United States v. Kevin Coles

CourtCourt of Appeals for the Third Circuit
DecidedApril 7, 2025
Docket23-1530
StatusUnpublished

This text of United States v. Kevin Coles (United States v. Kevin Coles) is published on Counsel Stack Legal Research, covering Court of Appeals for the Third Circuit primary law. Counsel Stack provides free access to over 12 million legal documents including statutes, case law, regulations, and constitutions.

Bluebook
United States v. Kevin Coles, (3d Cir. 2025).

Opinion

NOT PRECEDENTIAL

UNITED STATES COURT OF APPEALS FOR THE THIRD CIRCUIT ____________

Nos. 23-1530, 23-2002 & 23-3221 ____________

UNITED STATES OF AMERICA

v.

KEVIN COLES, Appellant in No. 23-1530

NICHOLAS PREDDY, Appellant in No. 23-2002

JOHNNIE JENKINS-ARMSTRONG, Appellant in No. 23-3221 ____________

On Appeal from the United States District Court for the Middle District of Pennsylvania (D.C. Nos. 1:16-cr-00212-001, 1:16-cr-00212-008 & 1:16-cr-00212-009) District Judge: Honorable Christopher C. Conner ____________

Submitted Pursuant to Third Circuit L.A.R. 34.1(a) October 29, 2024 ____________

Before: HARDIMAN, PHIPPS, and FREEMAN, Circuit Judges

(Filed: April 7, 2025) ____________

OPINION* ____________ PHIPPS, Circuit Judge.

This consolidated appeal addresses challenges by three of many coconspirators who

dealt drugs and/or participated in a triple murder designed to retaliate against an informant.

The appellants here – Kevin Coles, Johnnie Jenkins-Armstrong, and Nicholas Preddy –

were prosecuted in the District Court, see 18 U.S.C. § 3231, and they now dispute their

convictions and/or their sentences on various grounds. For the reasons below, we will

affirm each of the challenged judgments and disputed sentences.

In March 2016, Wendy Chaney, who lived in Hagerstown, Maryland, was arrested

for possessing controlled substances discovered in her car following a traffic stop. Based

on the quantity of drugs recovered from a search incident to her arrest, Chaney faced

criminal liability for more serious drug offenses and began cooperating with law

enforcement at a police station in Montgomery County, Maryland. Over the next three

months, she provided information about several drug traffickers in the Hagerstown area.

One of the persons whom she outed was Kevin Coles, with whom she previously had a

relationship.

Coles, himself subject to an outstanding New York administrative warrant issued by the New York State Division of Parole for violating the conditions of his probation on

an arson conviction, began to suspect that Chaney was cooperating with law enforcement

and providing information about him. He directed his then-girlfriend to find out whether

* This disposition is not an opinion of the full Court and pursuant to I.O.P. 5.7 does not constitute binding precedent.

2 Chaney had any pending criminal charges in Maryland and therefore a motive to cooperate with authorities.

By June 2016, Chaney had become confident that Coles knew that she was an

informant and that he was planning to kill her.
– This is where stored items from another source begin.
**src/rtl/uart_rx_ctrl.sv**
```systemverilog
// ---------------------------------------------------------------------------
// uart_rx_ctrl
//
// Bus-facing receive controller for a UART. Bytes arriving from the UART
// receiver (rx_end pulse + rx_data) are queued in a small FIFO. A
// two-register bus slave exposes status and lets software pop the bytes.
// A level interrupt is raised when enabled and data or an error is pending.
//
// Parameters
//   DEPTH    receive FIFO entries (power of two, 2..16)
//   TMO_CYC  idle-timeout threshold in clk cycles (>= 2)
//
// Optional feature macro
//   UART_RX_TIMEOUT_EN  when defined, an idle timer runs while the FIFO holds
//                       data and raises TMO after TMO_CYC-1 quiet cycles.
//                       When undefined there is no timer and TMO reads 0.
//
// Ports
//   clk      in   1   single clock, rising edge
//   reset    in   1   asynchronous, active-low reset
//   rx_end   in   1   one-cycle pulse: byte received
//   rx_data  in   8   received byte, valid while rx_end=1
//   cs_      in   1   chip select, active-low
//   as_      in   1   address strobe, active-low, one cycle per access
//   rw       in   1   1=read, 0=write
//   addr     in   1   0=STATUS, 1=DATA
//   wr_data  in  32   bus write data
//   rd_data  out 32   bus read data, valid while rdy_=0, else 0
//   rdy_     out  1   bus ready, active-low
//   irq      out  1   level interrupt request
//
// Register map
//   STATUS (addr 0) read : bit0 IE, bit1 AVAIL, bit2 OVR, bit3 TMO,
//                          bits[7:4] FIFO count, others 0
//   STATUS (addr 0) write: bit0 loads IE, bit2 / bit3 write-1-to-clear
//                          OVR / TMO
//   DATA   (addr 1) read : head byte zero-extended, popped; 0 when empty
//   DATA   (addr 1) write: ignored, still acknowledged
// ---------------------------------------------------------------------------
module uart_rx_ctrl #(
  parameter int DEPTH   = 4,
  parameter int TMO_CYC = 1024
) (
  input  logic        clk,
  input  logic        reset,
  input  logic        rx_end,
  input  logic [7:0]  rx_data,
  input  logic        cs_,
  input  logic        as_,
  input  logic        rw,
  input  logic        addr,
  input  logic [31:0] wr_data,
  output logic [31:0] rd_data,
  output logic        rdy_,
  output logic        irq
);

  localparam int PW = $clog2(DEPTH);
  localparam int CW = $clog2(DEPTH + 1);

  // -------------------------------------------------------------------------
  // Bus handshake: an access is presented on any rising edge where cs_=0 and
  // as_=0 (the strobe acts as "valid"). The slave never stalls: rdy_ goes low
  // for exactly the following cycle with rd_data registered alongside it, and
  // rd_data is forced to 0 whenever rdy_ is high. Back-to-back strobes are
  // separate accesses, each acknowledged in its own following cycle.
  // -------------------------------------------------------------------------
  logic acc;
  logic rd_stat;
  logic rd_dat;
  logic wr_stat;

  assign acc     = ~cs_ & ~as_;
  assign rd_stat = acc &  rw & ~addr;
  assign rd_dat  = acc &  rw &  addr;
  assign wr_stat = acc & ~rw & ~addr;

  // FIFO state
  logic [7:0]    mem [DEPTH];
  logic [PW-1:0] wr_ptr;
  logic [PW-1:0] rd_ptr;
  logic [CW-1:0] count;
  logic          empty;
  logic          full;

  // Control / status flags
  logic ie;
  logic ovr;
  logic tmo;

  assign empty = (count == '0);
  assign full  = (count == CW'(DEPTH));

  // Pop happens in the access cycle of a DATA read on a non-empty FIFO.
  // Because the pop is applied before the push, a full FIFO that is being
  // popped still accepts the incoming byte and does not overflow.
  logic pop;
  logic push;
  logic drop;

  assign pop  = rd_dat & ~empty;
  assign push = rx_end & (~full | pop);
  assign drop = rx_end & full & ~pop;

  // Count field is only 4 bits wide; a 16-deep full FIFO reports 15.
  logic [3:0] cnt_field;
  assign cnt_field = (int'(count) > 15) ? 4'hF : 4'(count);

  logic [31:0] status_word;
  assign status_word = {24'h0, cnt_field, tmo, ovr, ~empty, ie};

  logic [31:0] read_word;
  always_comb begin
    read_word = 32'h0;
    if (rd_stat) begin
      read_word = status_word;
    end else if (rd_dat && !empty) begin
      read_word = {24'h0, mem[rd_ptr]};
    end
  end

  // Byte storage carries no reset: stale contents are unreachable once the
  // pointers and count are cleared.
  always_ff @(posedge clk) begin
    if (push) begin
      mem[wr_ptr] <= rx_data;
    end
  end

  // Bus response, FIFO bookkeeping, IE / OVR and interrupt
  always_ff @(posedge clk or negedge reset) begin
    if (!reset) begin
      wr_ptr  <= '0;
      rd_ptr  <= '0;
      count   <= '0;
      ie      <= 1'b0;
      ovr     <= 1'b0;
      rdy_    <= 1'b1;
      rd_data <= 32'h0;
      irq     <= 1'b0;
    end else begin
      rdy_    <= ~acc;
      rd_data <= read_word;

      if (push) begin
        wr_ptr <= wr_ptr + PW'(1);
      end
      if (pop) begin
        rd_ptr <= rd_ptr + PW'(1);
      end
      if (push && !pop) begin
        count <= count + CW'(1);
      end else if (pop && !push) begin
        count <= count - CW'(1);
      end

      if (wr_stat) begin
        ie <= wr_data[0];
      end

      // A new overflow wins over a simultaneous software clear.
      if (drop) begin
        ovr <= 1'b1;
      end else if (wr_stat && wr_data[2]) begin
        ovr <= 1'b0;
      end

      // Built from the current registered state, so irq trails it by a cycle.
      irq <= ie & (~empty | ovr | tmo);
    end
  end

`ifdef UART_RX_TIMEOUT_EN
  // -------------------------------------------------------------------------
  // Idle timer: counts quiet cycles while bytes sit in the FIFO. Any push or
  // pop, or an empty FIFO, restarts it. TMO is raised on the edge where the
  // counter reaches TMO_CYC-1; the counter then holds there, so TMO is raised
  // once per idle period and a software clear sticks until the next period.
  // -------------------------------------------------------------------------
  localparam int TW = $clog2(TMO_CYC);
  localparam logic [TW-1:0] TMO_LAST = TW'(TMO_CYC - 1);
  localparam logic [TW-1:0] TMO_PRE  = TW'(TMO_CYC - 2);

  logic [TW-1:0] tmo_cnt;
  logic          tmo_restart;
  logic          tmo_hit;

  assign tmo_restart = push | pop | empty;
  assign tmo_hit     = ~tmo_restart & (tmo_cnt == TMO_PRE);

  always_ff @(posedge clk or negedge reset) begin
    if (!reset) begin
      tmo_cnt <= '0;
      tmo     <= 1'b0;
    end else begin
      if (tmo_restart) begin
        tmo_cnt <= '0;
      end else if (tmo_cnt != TMO_LAST) begin
        tmo_cnt <= tmo_cnt + TW'(1);
      end

      if (tmo_hit) begin
        tmo <= 1'b1;
      end else if (wr_stat && wr_data[3]) begin
        tmo <= 1'b0;
      end
    end
  end
`else
  // No timer in this build: TMO is constant 0 and never reaches irq.
  assign tmo = 1'b0;

  logic unused_tmo_cfg;
  assign unused_tmo_cfg = (TMO_CYC < 2) ^ wr_data[3];
`endif

  // Write-data bits with no register behind them.
  logic unused_wr_bits;
  assign unused_wr_bits = ^{wr_data[31:4], wr_data[1]};

endmodule

```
On June 23, Chaney told a police officer that Coles and others knew that she was cooperating. Over the next two days, she told at

least two other people, including her son, that Coles would try to kill her.

Chaney’s fears were well founded. The plot against her took shape on June 25.

That day, a gang member with whom she was in a romantic relationship at the time induced

her to go to a farmette in Mercersburg, Pennsylvania, owned by another drug dealer, Phillip

Jackson. Meanwhile, Coles sent two men, one of whom was Jerell Adgebesan, to Baltimore, to recruit members of the Black Guerilla Family gang to help with the murder.

The would-be recruits were told they could take the $20,000 in cash, along with drugs and

guns, that they would find at the farmette as compensation for killing Chaney. That

recruiting trip was successful, and after the gang members arrived in Hagerstown, there

was a meeting, without Coles present, to plan Chaney’s murder.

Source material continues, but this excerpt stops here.